Authors: Dan Tian, Hongxing Liu, Sagy Cohen, Tantu Mandal – The University of Alabama; Lei Wang – Louisiana State University
Title: Innovations toward enhanced ensemble streamflow predictions in NOAA’s HEFS and NextGen frameworks
Presentation Type: Lightning Talk
Abstract: NOAA’s hydrologic forecasts support decision-making across many sectors. Probabilistic streamflow forecasts offer the potential to quantify the inherent uncertainty in predicting streamflow, especially for hydrologic hazards such as droughts and floods, as well as applications such as Forecast Informed Reservoir Operations. This lightning talk will survey a project underway at NOAA’s Physical Science Lab (PSL) to support and contribute to the improvement of NOAA’s ensemble streamflow forecasting tools.
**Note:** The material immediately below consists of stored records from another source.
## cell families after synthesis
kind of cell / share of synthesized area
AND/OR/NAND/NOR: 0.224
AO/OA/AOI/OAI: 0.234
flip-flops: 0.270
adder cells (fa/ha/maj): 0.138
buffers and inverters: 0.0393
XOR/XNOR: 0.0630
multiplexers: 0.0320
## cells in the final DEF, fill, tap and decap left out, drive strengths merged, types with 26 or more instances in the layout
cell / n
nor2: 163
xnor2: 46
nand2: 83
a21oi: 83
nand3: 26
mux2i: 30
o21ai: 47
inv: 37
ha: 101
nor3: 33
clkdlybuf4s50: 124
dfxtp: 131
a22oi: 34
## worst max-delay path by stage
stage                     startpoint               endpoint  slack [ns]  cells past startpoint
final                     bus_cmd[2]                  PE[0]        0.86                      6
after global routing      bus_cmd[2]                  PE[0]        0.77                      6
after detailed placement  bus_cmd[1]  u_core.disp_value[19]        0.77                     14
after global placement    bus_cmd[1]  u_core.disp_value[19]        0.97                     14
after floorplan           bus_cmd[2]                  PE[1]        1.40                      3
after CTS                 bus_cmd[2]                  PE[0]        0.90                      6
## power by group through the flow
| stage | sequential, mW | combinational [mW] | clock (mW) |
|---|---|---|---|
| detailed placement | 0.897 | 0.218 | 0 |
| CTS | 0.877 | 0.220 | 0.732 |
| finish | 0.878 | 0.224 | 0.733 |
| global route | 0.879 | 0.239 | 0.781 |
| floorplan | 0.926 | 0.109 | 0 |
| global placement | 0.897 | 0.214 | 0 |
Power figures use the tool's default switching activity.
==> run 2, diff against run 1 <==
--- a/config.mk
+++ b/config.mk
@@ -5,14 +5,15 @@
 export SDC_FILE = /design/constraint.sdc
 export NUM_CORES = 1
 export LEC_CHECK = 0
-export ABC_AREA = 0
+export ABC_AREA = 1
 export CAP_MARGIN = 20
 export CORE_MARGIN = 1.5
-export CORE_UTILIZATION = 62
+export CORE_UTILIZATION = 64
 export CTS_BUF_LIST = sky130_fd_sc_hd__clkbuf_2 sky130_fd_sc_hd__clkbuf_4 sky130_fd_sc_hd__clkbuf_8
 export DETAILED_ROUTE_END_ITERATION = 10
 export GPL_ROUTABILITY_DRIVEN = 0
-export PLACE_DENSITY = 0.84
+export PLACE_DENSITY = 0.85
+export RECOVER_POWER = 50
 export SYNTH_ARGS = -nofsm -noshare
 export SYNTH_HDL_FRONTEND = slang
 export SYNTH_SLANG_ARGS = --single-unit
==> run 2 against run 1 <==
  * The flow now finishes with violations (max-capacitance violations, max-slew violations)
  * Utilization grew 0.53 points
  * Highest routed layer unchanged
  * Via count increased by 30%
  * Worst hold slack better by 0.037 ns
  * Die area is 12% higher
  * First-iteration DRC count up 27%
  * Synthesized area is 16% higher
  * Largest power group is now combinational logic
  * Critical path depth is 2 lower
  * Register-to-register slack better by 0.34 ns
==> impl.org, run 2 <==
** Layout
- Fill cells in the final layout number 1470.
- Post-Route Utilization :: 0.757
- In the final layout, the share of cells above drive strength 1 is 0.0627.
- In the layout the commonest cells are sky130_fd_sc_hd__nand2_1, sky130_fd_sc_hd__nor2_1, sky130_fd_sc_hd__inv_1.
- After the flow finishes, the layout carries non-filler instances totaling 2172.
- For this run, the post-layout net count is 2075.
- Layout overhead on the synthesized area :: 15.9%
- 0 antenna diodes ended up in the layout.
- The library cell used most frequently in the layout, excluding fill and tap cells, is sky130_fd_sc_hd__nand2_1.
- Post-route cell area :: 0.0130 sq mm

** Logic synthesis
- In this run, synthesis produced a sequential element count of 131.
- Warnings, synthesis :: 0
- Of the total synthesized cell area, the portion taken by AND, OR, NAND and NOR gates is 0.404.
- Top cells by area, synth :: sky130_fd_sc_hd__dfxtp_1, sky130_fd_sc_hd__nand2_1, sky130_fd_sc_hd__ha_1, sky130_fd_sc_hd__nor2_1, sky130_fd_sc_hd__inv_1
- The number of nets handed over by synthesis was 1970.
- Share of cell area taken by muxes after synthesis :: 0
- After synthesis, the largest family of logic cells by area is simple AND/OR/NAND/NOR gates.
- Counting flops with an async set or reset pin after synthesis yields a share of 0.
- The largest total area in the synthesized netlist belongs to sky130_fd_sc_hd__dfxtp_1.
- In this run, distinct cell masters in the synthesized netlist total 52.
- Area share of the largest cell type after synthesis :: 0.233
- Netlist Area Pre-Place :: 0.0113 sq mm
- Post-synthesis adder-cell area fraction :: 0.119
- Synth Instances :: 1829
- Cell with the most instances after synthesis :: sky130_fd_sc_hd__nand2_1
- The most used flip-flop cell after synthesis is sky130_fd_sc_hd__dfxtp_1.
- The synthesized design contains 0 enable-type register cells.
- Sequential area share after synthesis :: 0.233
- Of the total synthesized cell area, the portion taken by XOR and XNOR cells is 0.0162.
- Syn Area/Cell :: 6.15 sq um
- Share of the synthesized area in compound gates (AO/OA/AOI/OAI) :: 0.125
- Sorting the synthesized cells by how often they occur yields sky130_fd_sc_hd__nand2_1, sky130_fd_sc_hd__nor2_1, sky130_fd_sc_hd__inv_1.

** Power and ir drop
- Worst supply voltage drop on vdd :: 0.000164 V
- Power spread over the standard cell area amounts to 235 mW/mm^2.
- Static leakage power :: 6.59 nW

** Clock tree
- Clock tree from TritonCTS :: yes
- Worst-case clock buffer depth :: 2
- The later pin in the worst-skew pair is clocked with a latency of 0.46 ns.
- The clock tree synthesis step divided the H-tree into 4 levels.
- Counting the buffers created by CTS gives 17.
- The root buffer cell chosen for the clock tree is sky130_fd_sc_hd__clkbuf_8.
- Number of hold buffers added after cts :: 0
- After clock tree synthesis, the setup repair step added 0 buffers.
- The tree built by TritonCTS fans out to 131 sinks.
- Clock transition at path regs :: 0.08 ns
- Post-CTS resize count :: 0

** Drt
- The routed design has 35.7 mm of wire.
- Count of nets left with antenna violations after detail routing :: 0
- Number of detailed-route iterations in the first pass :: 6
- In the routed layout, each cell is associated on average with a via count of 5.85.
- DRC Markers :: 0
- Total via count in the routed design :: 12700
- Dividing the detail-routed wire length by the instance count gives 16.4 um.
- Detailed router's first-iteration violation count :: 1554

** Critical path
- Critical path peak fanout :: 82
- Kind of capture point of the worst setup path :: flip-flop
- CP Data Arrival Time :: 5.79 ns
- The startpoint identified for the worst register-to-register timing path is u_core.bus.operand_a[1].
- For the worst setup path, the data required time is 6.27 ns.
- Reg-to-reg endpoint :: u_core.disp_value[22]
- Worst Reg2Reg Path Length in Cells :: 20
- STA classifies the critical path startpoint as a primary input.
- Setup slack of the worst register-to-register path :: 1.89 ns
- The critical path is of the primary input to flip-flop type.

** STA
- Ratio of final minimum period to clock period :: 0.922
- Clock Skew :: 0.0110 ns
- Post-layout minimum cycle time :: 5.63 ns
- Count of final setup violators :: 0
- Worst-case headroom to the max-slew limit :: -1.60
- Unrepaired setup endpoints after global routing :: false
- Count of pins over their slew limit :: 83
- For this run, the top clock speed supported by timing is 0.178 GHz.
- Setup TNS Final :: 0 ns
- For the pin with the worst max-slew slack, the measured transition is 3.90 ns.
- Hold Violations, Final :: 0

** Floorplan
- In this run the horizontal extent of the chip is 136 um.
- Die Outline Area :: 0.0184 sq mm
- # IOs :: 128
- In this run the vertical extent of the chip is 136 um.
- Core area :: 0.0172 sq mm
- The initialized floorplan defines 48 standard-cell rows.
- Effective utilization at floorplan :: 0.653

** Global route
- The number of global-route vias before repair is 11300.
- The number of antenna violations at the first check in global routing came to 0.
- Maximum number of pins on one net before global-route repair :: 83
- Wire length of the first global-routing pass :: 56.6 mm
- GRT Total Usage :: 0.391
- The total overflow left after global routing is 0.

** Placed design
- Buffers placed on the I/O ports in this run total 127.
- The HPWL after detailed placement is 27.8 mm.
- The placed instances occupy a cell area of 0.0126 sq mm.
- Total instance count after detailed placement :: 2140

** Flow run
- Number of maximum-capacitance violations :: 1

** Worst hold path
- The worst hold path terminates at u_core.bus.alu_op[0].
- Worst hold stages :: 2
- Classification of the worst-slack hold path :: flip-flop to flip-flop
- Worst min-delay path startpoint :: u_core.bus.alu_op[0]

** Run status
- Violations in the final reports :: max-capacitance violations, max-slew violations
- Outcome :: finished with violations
**config.mk**
```make
export PLATFORM = sky130hd
export DESIGN_NAME = ram_arbiter
export DESIGN_NICKNAME = d
export VERILOG_FILES = /design/src/rtl/ram_arb_pkg.sv /design/src/rtl/ram_arbiter_rr_pick.sv /design/src/rtl/ram_arbiter.sv
export SDC_FILE = /design/constraint.sdc
export NUM_CORES = 1
export LEC_CHECK = 0
export ABC_AREA = 0
export CORE_MARGIN = 4
export CORE_UTILIZATION = 38
export CTS_CLUSTER_DIAMETER = 60
export DETAILED_ROUTE_END_ITERATION = 8
export PLACE_DENSITY = 0.84
export SETUP_SLACK_MARGIN = 0.1
export SLEW_MARGIN = 20
export SYNTH_ARGS = -nofsm -noshare
export SYNTH_HDL_FRONTEND = slang
export SYNTH_HIERARCHICAL = 1
export SYNTH_SLANG_ARGS = --single-unit
```
**constraint.sdc**
```tcl
create_clock -name clk -period 4.67 [get_ports clk]
set_input_delay 0.934 -clock clk [delete_from_list [all_inputs] [get_ports clk]]
set_output_delay 0.934 -clock clk [all_outputs]
set_load 0.1 [all_outputs]
```
`src/rtl/spi_px_pkg.sv`:
```
// Shared types and mode helpers for the parametrised SPI master.
package spi_px_pkg;

    // Transfer phases of the master FSM.
    typedef enum logic [1:0] {
        IDLE  = 2'd0,
        SETUP = 2'd1,
        XFER  = 2'd2,
        HOLD  = 2'd3
    } state_t;

    // SPI mode encodings as {cpol, cpha}.
    localparam logic [1:0] MODE0 = 2'b00;
    localparam logic [1:0] MODE1 = 2'b01;
    localparam logic [1:0] MODE2 = 2'b10;
    localparam logic [1:0] MODE3 = 2'b11;

    // In modes 0 and 2 the leading SCLK edge is the sampling edge.
    function automatic logic samples_on_lead(input logic [1:0] mode);
        return (mode == MODE0) || (mode == MODE2);
    endfunction

    // In modes 1 and 3 data is advanced on the leading SCLK edge.
    function automatic logic shifts_on_lead(input logic [1:0] mode);
        return (mode == MODE1) || (mode == MODE3);
    endfunction

endpackage

```
`src/rtl/spi_px_clkgen.sv`:
```
// SCLK generator: half-period counter, leading/trailing edge strobes and
// the registered sclk output.
module spi_px_clkgen #(
    parameter int DIV_W = 8
) (
    input  logic             clock_in,
    input  logic             reset_n,
    input  logic             en,
    input  logic             toggle,
    input  logic             cpol,
    input  logic [DIV_W-1:0] div,
    output logic             tick,
    output logic             lead_stb,
    output logic             trail_stb,
    output logic             sclk
);

    logic             armed;
    logic [DIV_W-1:0] cnt;

    // A tick marks the last cycle of each half period; the first enabled
    // cycle only arms the counter, which aligns the phases with completion.
    assign tick      = en && armed && (cnt == div);
    assign lead_stb  = tick && toggle && (sclk == cpol);
    assign trail_stb = tick && toggle && (sclk != cpol);

    // Half-period counter, cleared whenever the generator is disabled.
    // NOTE: sequential state uses <= so every register updates from pre-edge values.
    always_ff @(posedge clock_in or negedge reset_n) begin
        if (!reset_n) begin
            armed <= 1'b0;
            cnt   <= '0;
        end else if (!en) begin
            armed <= 1'b0;
            cnt   <= '0;
        end else if (!armed) begin
            armed <= 1'b1;
        end else if (tick) begin
            cnt <= '0;
        end else begin
            cnt <= cnt + 1'b1;
        end
    end

    // SCLK rests at cpol outside the shifting phase and toggles on each tick.
    always_ff @(posedge clock_in or negedge reset_n) begin
        if (!reset_n) begin
            sclk <= 1'b0;
        end else if (!en || !toggle) begin
            sclk <= cpol;
        end else if (tick) begin
            sclk <= ~sclk;
        end
    end

endmodule

```
`src/rtl/spi_master_px.sv`:
```
// Parametrised SPI master: runtime mode, bit order and SCLK divider,
// one-hot active-low slave selects and a start/busy/done handshake.
module spi_master_px
    import spi_px_pkg::*;
#(
    parameter int DATA_W = 8,
    parameter int NUM_SS = 4,
    parameter int SS_W   = 2,
    parameter int DIV_W  = 8
) (
    input  logic              clock_in,
    input  logic              reset_n,
    input  logic              start,
    input  logic [DATA_W-1:0] datain,
    input  logic [SS_W-1:0]   ss_sel,
    input  logic              cpol,
    input  logic              cpha,
    input  logic              lsb_first,
    input  logic [DIV_W-1:0]  clk_div,
    input  logic              miso,
    output logic [DATA_W-1:0] dataout,
    output logic              busy,
    output logic              done,
    output logic              sclk,
    output logic              mosi,
    output logic [NUM_SS-1:0] ssn
);

    localparam int              EC_W      = $clog2(2 * DATA_W) + 1;
    localparam logic [EC_W-1:0] LAST_EDGE = EC_W'(2 * DATA_W - 1);

    state_t             state;
    logic [DATA_W-1:0]  sr;
    logic               rx_bit;
    logic [1:0]         mode_q;
    logic               lsb_q;
    logic [DIV_W-1:0]   div_q;
    logic [EC_W-1:0]    edge_cnt;

    logic [NUM_SS-1:0]  ssn_dec;
    logic               tick;
    logic               lead_stb;
    logic               trail_stb;
    logic               cpol_sel;
    logic               last_edge;
    logic               do_sample;
    logic               do_shift;
    logic [DATA_W-1:0]  sr_shifted;

    spi_px_clkgen #(
        .DIV_W (DIV_W)
    ) u_clkgen (
        .clock_in  (clock_in),
        .reset_n   (reset_n),
        .en        (state != IDLE),
        .toggle    (state == XFER),
        .cpol      (cpol_sel),
        .div       (div_q),
        .tick      (tick),
        .lead_stb  (lead_stb),
        .trail_stb (trail_stb),
        .sclk      (sclk)
    );

    // One-hot active-low decode of the requested slave; out-of-range
    // indices leave every select deasserted.
    // NOTE: every always_comb output gets a default first so no latch is inferred.
    always_comb begin
        ssn_dec = '1;
        for (int i = 0; i < NUM_SS; i++) begin
            if (int'(ss_sel) == i) ssn_dec[i] = 1'b0;
        end
    end

    // Edge classification and the next shift-register value; received bits
    // enter at the end opposite the transmit end.
    always_comb begin
        cpol_sel  = (state == IDLE) ? cpol : mode_q[1];
        last_edge = (edge_cnt == LAST_EDGE);
        do_sample = samples_on_lead(mode_q) ? lead_stb : trail_stb;
        do_shift  = shifts_on_lead(mode_q) ? (lead_stb && (edge_cnt != '0))
                                           : (trail_stb && !last_edge);
        if (lsb_q) begin
            sr_shifted = {rx_bit, sr[DATA_W-1:1]};
        end else begin
            sr_shifted = {sr[DATA_W-2:0], rx_bit};
        end
    end

    // Transfer FSM with registered handshake, mosi, ssn and dataout.
    always_ff @(posedge clock_in or negedge reset_n) begin
        if (!reset_n) begin
            state    <= IDLE;
            busy     <= 1'b0;
            done     <= 1'b0;
            mosi     <= 1'b0;
            ssn      <= '1;
            dataout  <= '0;
            sr       <= '0;
            rx_bit   <= 1'b0;
            mode_q   <= MODE0;
            lsb_q    <= 1'b0;
            div_q    <= '0;
            edge_cnt <= '0;
        end else begin
            done <= 1'b0;
            case (state)
                IDLE: begin
                    if (start) begin
                        state    <= SETUP;
                        busy     <= 1'b1;
                        sr       <= datain;
                        mode_q   <= {cpol, cpha};
                        lsb_q    <= lsb_first;
                        div_q    <= clk_div;
                        ssn      <= ssn_dec;
                        mosi     <= lsb_first ? datain[0] : datain[DATA_W-1];
                        edge_cnt <= '0;
                        rx_bit   <= 1'b0;
                    end
                end
                SETUP: begin
                    if (tick) state <= XFER;
                end
                XFER: begin
                    if (do_sample) rx_bit <= miso;
                    if (do_shift) begin
                        sr   <= sr_shifted;
                        mosi <= lsb_q ? sr[1] : sr[DATA_W-2];
                    end
                    if (lead_stb || trail_stb) begin
                        edge_cnt <= edge_cnt + 1'b1;
                        if (last_edge) state <= HOLD;
                    end
                end
                HOLD: begin
                    if (tick) begin
                        state   <= IDLE;
                        busy    <= 1'b0;
                        done    <= 1'b1;
                        ssn     <= '1;
                        mosi    <= 1'b0;
                        // The final sample is still pending in rx_bit.
                        dataout <= sr_shifted;
                    end
                end
                default: state <= IDLE;
            endcase
        end
    end

endmodule

```
File: src/rtl/enokida_trace_dispatcher_pkg.sv
// Shared types and constants for the Enokida trace dispatcher slice.
// Widths of the repository entry are fixed here and must match the repository build.
package enokida_trace_dispatcher_pkg;

  localparam int TRACE_ENTRIES = 16;
  localparam int CACHE_BLOCKS  = 8;
  localparam int TRACE_IDX_W   = $clog2(TRACE_ENTRIES);
  localparam int CACHE_BLK_W   = $clog2(CACHE_BLOCKS);
  localparam int REPO_ADDR_W   = 16;
  localparam int REPO_INSTR_W  = 32;

  localparam logic [6:0] STORE_OPCODE = 7'b0100011;

  typedef struct packed {
    logic [REPO_ADDR_W-1:0]  mem_addr;
    logic [REPO_INSTR_W-1:0] instruction;
  } trace_repo_data_entry;

  typedef logic [2:0] dispatcher_state_t;

  localparam dispatcher_state_t S_IDLE       = 3'd0;
  localparam dispatcher_state_t S_REQ        = 3'd1;
  localparam dispatcher_state_t S_CACHE      = 3'd2;
  localparam dispatcher_state_t S_CACHE_WAIT = 3'd3;
  localparam dispatcher_state_t S_MARK       = 3'd4;

  typedef struct packed {
    logic [TRACE_IDX_W-1:0] index;
    logic [CACHE_BLK_W-1:0] block;
    logic [REPO_ADDR_W-1:0] addr;
    logic                   processing_flag;
    logic                   mem_trace_flag;
  } mark_req_t;

  function automatic logic is_store(input logic [6:0] opcode);
    return opcode == STORE_OPCODE;
  endfunction

endpackage
<file path="config.mk">
export PLATFORM = sky130hd
export DESIGN_NAME = alu_md_flat
export DESIGN_NICKNAME = d
export VERILOG_FILES = /design/src/rtl/alu_md_if.sv /design/src/rtl/alu_md.sv /design/src/flat_wrapper.sv
export SDC_FILE = /design/constraint.sdc
export NUM_CORES = 2
export LEC_CHECK = 0
export BUFFER_PORTS_ARGS = -buffer_cell sky130_fd_sc_hd__buf_2
export CORE_MARGIN = 10
export CORE_UTILIZATION = 40
export DETAILED_ROUTE_END_ITERATION = 10
export HOLD_SLACK_MARGIN = 0.06
export PLACE_DENSITY_LB_ADDON = 0.3
export RECOVER_POWER = 50
export SLEW_MARGIN = 0
export SYNTH_ARGS = -nofsm -noshare
export SYNTH_HDL_FRONTEND = slang
export SYNTH_SLANG_ARGS = --single-unit
</file>
<file path="constraint.sdc">
create_clock -name clk -period 16.2 [get_ports clk]
set_clock_uncertainty 0.05 [all_clocks]
set_input_delay 0.81 -clock clk [delete_from_list [all_inputs] [get_ports clk]]
set_output_delay 0.81 -clock clk [all_outputs]
set_load 0.005 [all_outputs]
</file>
Specifically, PSL is establishing an experimental research and development framework for ensemble streamflow prediction that crosswalks NOAA’s operational Hydrologic Ensemble Forecast System (HEFS) and its NextGen National Water Model. The framework provides the ability to test end-to-end potential improvements for ensemble streamflow prediction, spanning improvements in meteorological forcings to streamflow post-processing techniques. Experiments from the framework are being compared to the HEFS benchmark hindcasts, lending operational relevance to our results.